By: Felipe Rivas
2 min read November 2020–2020s ever changing landscape has been a roller-coaster ride for companies, small businesses, families and the financial professionals who service them. In Charlotte, and throughout the nation, financial planning and wealth management firms have been instrumental in guiding individuals and businesses through the challenges and opportunities created by the pandemic.
Major fiscal policy initiatives in 2020 such as the CARES Act, which opened the door to the Paycheck Protection Program, and the Federal Reserve’s move to drop interest rates to historic lows were immediate actions necessary to save and protect businesses and individuals alike. Leaders in the industry agree that the capital injection was needed, although they are closely monitoring the potential long-term impact of the pandemic and the fiscal policy moves. Also on the horizon is the impending change in administration at the White House.
“I don’t think (the Fed) had any choice. This was not a self-induced event like the crisis of 2008; it was a black swan event,” Janney Montgomery Scott Senior Vice President and Complex Manager Tim Jones told Invest: Charlotte. “Everyone agreed we had to shut the economy down for a period of time to slow the spread of the virus so the Fed had to take action to keep liquidity in the system and keep businesses afloat as best it could.” While talk of further stimulus measures waned during the presidential election and the slow vote-counting process, the need for further action remains. “I think the Fed’s policy was necessary and I think more action is needed because there are so many smaller businesses that won’t survive. The impact of that on the economy and society in general would be catastrophic. We do not know for sure when there will be a definitive cure for this virus, so I think that until then, we must do what’s necessary.”
Though Charlotte’s efforts to diversify the local economy over the last 10 years may diffuse some of the consequences of the COVID-19 pandemic, the long-term impacts of the massive injection of capital could slow growth moving forward. “The economy needed a cash infusion and without that, there would have been some very tough times. Scarcity is what drives inflation and I do not see scarcity in the labor market or production,” Carroll Financial Associates Chief Investment Officer and Financial Adviser Kristopher Carroll told Invest: Charlotte. “I do worry that this much money being injected into the economy slows growth and I think we will now see the slowest recovery ever.”
Tracking what is happening with the unemployment figures and the housing market may point to the precarious spot in which the economy sits during this time. “The employment picture is very important, as is understanding the value of the housing market,” Caroll said. “It’s hard to understand how the housing market can remain so strong. Perhaps one part of that is the extremely low-interest rates but particularly in hot markets, property prices have surged in the last few months. The economic data coming out on housing and employment are something to keep an eye on because this has a knock-on effect on so many other parts of our economy. I think in a lot of industries right now the problem is not unemployment but underemployment, which is not reflected in the headline numbers,” he said.

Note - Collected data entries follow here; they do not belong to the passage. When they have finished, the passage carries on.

<file path="src/rtl/agu_pkg.sv">
package agu_pkg;
  localparam int REG_BITS = 4;
  localparam int ADDR_BITS = 64;
  localparam int DISP_BITS = 32;

  typedef enum logic [1:0] {DISP_NONE, DISP_8, DISP_32} dispSel_e;

  typedef struct packed {
    logic                regDirect;
    logic                useSib;
    logic                ripRel;
    logic                noBase;
    logic                noIndex;
    dispSel_e            dispSel;
    logic [1:0]          scale;
    logic [REG_BITS-1:0] regNum;
    logic [REG_BITS-1:0] rmNum;
    logic [REG_BITS-1:0] baseNum;
    logic [REG_BITS-1:0] indexNum;
  } ctrlStrobes_t;
endpackage

</file>
<file path="src/rtl/agu_ctrl.sv">
module agu_ctrl
  import agu_pkg::*;
(
  input  logic         clk,
  input  logic         rstN,
  input  logic [7:0]   modrm,
  input  logic [7:0]   sib,
  input  logic         rexR,
  input  logic         rexX,
  input  logic         rexB,
  output ctrlStrobes_t strobes
);
  localparam logic [2:0] SIB_ESC = 3'b100;
  localparam logic [2:0] NO_BASE_CODE = 3'b101;
  localparam logic [REG_BITS-1:0] NO_INDEX_NUM = 4'b0100;

  logic [1:0] modField;
  logic [2:0] rmField;
  logic       isMem;

  assign modField = modrm[7:6];
  assign rmField  = modrm[2:0];
  assign isMem    = (modField != 2'b11);

  always_comb begin
    strobes.regDirect = !isMem;
    strobes.useSib    = isMem && (rmField == SIB_ESC);
    strobes.ripRel    = (modField == 2'b00) && (rmField == NO_BASE_CODE);
    strobes.regNum    = {rexR, modrm[5:3]};
    strobes.rmNum     = {rexB, rmField};
    strobes.scale     = sib[7:6];
    strobes.indexNum  = {rexX, sib[5:3]};
    strobes.baseNum   = strobes.useSib ? {rexB, sib[2:0]} : {rexB, rmField};
    strobes.noBase    = strobes.ripRel ||
                        (strobes.useSib && modField == 2'b00 && sib[2:0] == NO_BASE_CODE);
    strobes.noIndex   = !strobes.useSib || (strobes.indexNum == NO_INDEX_NUM);
    unique case (modField)
      2'b01:   strobes.dispSel = DISP_8;
      2'b10:   strobes.dispSel = DISP_32;
      2'b00:   strobes.dispSel = strobes.noBase ? DISP_32 : DISP_NONE;
      default: strobes.dispSel = DISP_NONE;
    endcase
  end

  // a missing base always comes with a 32-bit displacement
  assert_nobase_disp_R6: assert property (@(posedge clk) disable iff (!rstN)
    strobes.noBase |-> strobes.dispSel == DISP_32);

  // register-direct never escapes to SIB or next-instruction addressing
  assert_direct_excl_R1: assert property (@(posedge clk) disable iff (!rstN)
    strobes.regDirect |-> (!strobes.useSib && !strobes.ripRel && strobes.dispSel == DISP_NONE));
endmodule

</file>
<file path="src/rtl/agu_dp.sv">
module agu_dp
  import agu_pkg::*;
(
  input  logic                 clk,
  input  logic                 rstN,
  input  ctrlStrobes_t         strobes,
  input  logic [DISP_BITS-1:0] dispRaw,
  input  logic [ADDR_BITS-1:0] nextIp,
  input  logic                 rexW,
  input  logic                 inValid,
  output logic                 inReady,
  output logic [REG_BITS-1:0]  rdAddrA,
  input  logic [ADDR_BITS-1:0] rdDataA,
  output logic [REG_BITS-1:0]  rdAddrB,
  input  logic [ADDR_BITS-1:0] rdDataB,
  output logic                 outValid,
  input  logic                 outReady,
  output logic [REG_BITS-1:0]  regNum,
  output logic                 isRegDirect,
  output logic [REG_BITS-1:0]  rmReg,
  output logic                 hasBase,
  output logic [REG_BITS-1:0]  baseReg,
  output logic                 hasIndex,
  output logic [REG_BITS-1:0]  indexReg,
  output logic                 isRipRel,
  output logic                 wide,
  output logic [ADDR_BITS-1:0] effAddr
);
  logic [ADDR_BITS-1:0] baseTerm, indexTerm, dispTerm, sumAddr;
  logic                 load;

  assign rdAddrA = strobes.baseNum;
  assign rdAddrB = strobes.indexNum;
  assign inReady = !outValid || outReady;
  assign load    = inValid && inReady;

  always_comb begin
    if (strobes.ripRel)       baseTerm = nextIp;
    else if (strobes.noBase)  baseTerm = '0;
    else                      baseTerm = rdDataA;
    indexTerm = strobes.noIndex ? '0 : (rdDataB << strobes.scale);
    unique case (strobes.dispSel)
      DISP_8:  dispTerm = {{(ADDR_BITS-8){dispRaw[7]}}, dispRaw[7:0]};
      DISP_32: dispTerm = {{(ADDR_BITS-DISP_BITS){dispRaw[DISP_BITS-1]}}, dispRaw};
      default: dispTerm = '0;
    endcase
    sumAddr = baseTerm + indexTerm + dispTerm;
  end

  always_ff @(posedge clk) begin
    if (!rstN) begin
      outValid    <= 1'b0;
      regNum      <= '0;
      isRegDirect <= 1'b0;
      rmReg       <= '0;
      hasBase     <= 1'b0;
      baseReg     <= '0;
      hasIndex    <= 1'b0;
      indexReg    <= '0;
      isRipRel    <= 1'b0;
      wide        <= 1'b0;
      effAddr     <= '0;
    end else begin
      if (load) begin
        regNum      <= strobes.regNum;
        isRegDirect <= strobes.regDirect;
        rmReg       <= strobes.regDirect ? strobes.rmNum : '0;
        hasBase     <= !strobes.regDirect && !strobes.noBase;
        baseReg     <= (strobes.regDirect || strobes.noBase) ? '0 : strobes.baseNum;
        hasIndex    <= !strobes.regDirect && !strobes.noIndex;
        indexReg    <= (strobes.regDirect || strobes.noIndex) ? '0 : strobes.indexNum;
        isRipRel    <= strobes.ripRel;
        wide        <= rexW;
        effAddr     <= strobes.regDirect ? '0 : sumAddr;
      end
      if (load)          outValid <= 1'b1;
      else if (outReady) outValid <= 1'b0;
    end
  end

  assert_hold_stable_R9: assert property (@(posedge clk) disable iff (!rstN)
    (outValid && !outReady) |=> (outValid && $stable(effAddr) && $stable(regNum) && $stable(baseReg)));

  assert_ready_idle_R9: assert property (@(posedge clk) disable iff (!rstN)
    !outValid |-> inReady);

  assert_direct_noaddr_R1: assert property (@(posedge clk) disable iff (!rstN)
    (outValid && isRegDirect) |-> (effAddr == '0 && !hasBase && !hasIndex && !isRipRel));
endmodule

</file>
<file path="src/rtl/modrm_agu.sv">
module modrm_agu
  import agu_pkg::*;
(
  input  logic        clk,
  input  logic        rstN,
  input  logic        inValid,
  output logic        inReady,
  input  logic [7:0]  modrm,
  input  logic [7:0]  sib,
  input  logic        rexW,
  input  logic        rexR,
  input  logic        rexX,
  input  logic        rexB,
  input  logic [31:0] dispRaw,
  input  logic [63:0] nextIp,
  output logic [3:0]  rdAddrA,
  input  logic [63:0] rdDataA,
  output logic [3:0]  rdAddrB,
  input  logic [63:0] rdDataB,
  output logic        outValid,
  input  logic        outReady,
  output logic [3:0]  regNum,
  output logic        isRegDirect,
  output logic [3:0]  rmReg,
  output logic        hasBase,
  output logic [3:0]  baseReg,
  output logic        hasIndex,
  output logic [3:0]  indexReg,
  output logic        isRipRel,
  output logic        wide,
  output logic [63:0] effAddr
);
  ctrlStrobes_t strobes;

  agu_ctrl uCtrl (
    .clk(clk), .rstN(rstN), .modrm(modrm), .sib(sib),
    .rexR(rexR), .rexX(rexX), .rexB(rexB), .strobes(strobes)
  );

  agu_dp uDp (
    .clk(clk), .rstN(rstN), .strobes(strobes), .dispRaw(dispRaw), .nextIp(nextIp),
    .rexW(rexW), .inValid(inValid), .inReady(inReady),
    .rdAddrA(rdAddrA), .rdDataA(rdDataA), .rdAddrB(rdAddrB), .rdDataB(rdDataB),
    .outValid(outValid), .outReady(outReady), .regNum(regNum),
    .isRegDirect(isRegDirect), .rmReg(rmReg), .hasBase(hasBase), .baseReg(baseReg),
    .hasIndex(hasIndex), .indexReg(indexReg), .isRipRel(isRipRel), .wide(wide),
    .effAddr(effAddr)
  );
endmodule

</file>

As November comes to an end, at least a layer of uncertainty has been removed from the market, namely the result of the election. Election years typically are characterized by correction in the economy. However, in such a contentious election season, the market will likely benefit from certainty in the White House and additional stimulus packages. “The market wants certainty. People have a perception of which party in power impacts the market positively. Looking at the historical market trends, that may not be the case. I think in the short term, more stimulus will be good for the market and it will make the market perform better,” Jones said.
“I think elections matter a lot less than people think they do and take a lot longer to make an impact,” Caroll said. “I’m not sure we have even seen the majority of the impact from the first Trump presidency. I think people get very worried about it and it will lead to a lot of headlines but I’m not sure of the tangible impact. I will say there are some policies on the table that could have significant long-term effects but often, an extreme policy gets significantly moderated by the time it is implemented,” he added.
Though the Queen City was not exempt from the wrath of the pandemic, it’s geographical location and friendly business environment meshed with both access to talent and capital, positioning the region for an eventual recovery characterized not by if but rather when. “I am very bullish on Charlotte and I think it will be a beneficiary of this crisis. There is an exodus from the larger metro areas and Charlotte will see an influx of people coming here due to the quality of life. I think Charlotte along with a few other similar cities will benefit from the consequences of COVID and some of the other things going on in the country. Charlotte has experienced dynamic growth over the last 25 years but I think the next 25 years could hold even more promise,” Jones said. “I think Charlotte will recover well but it will do so because of its diversity and the business mix will look very different five or 10 years from today. In general, large businesses are much better positioned to weather the storm but small and medium enterprises are much better placed to adapt,” Caroll said.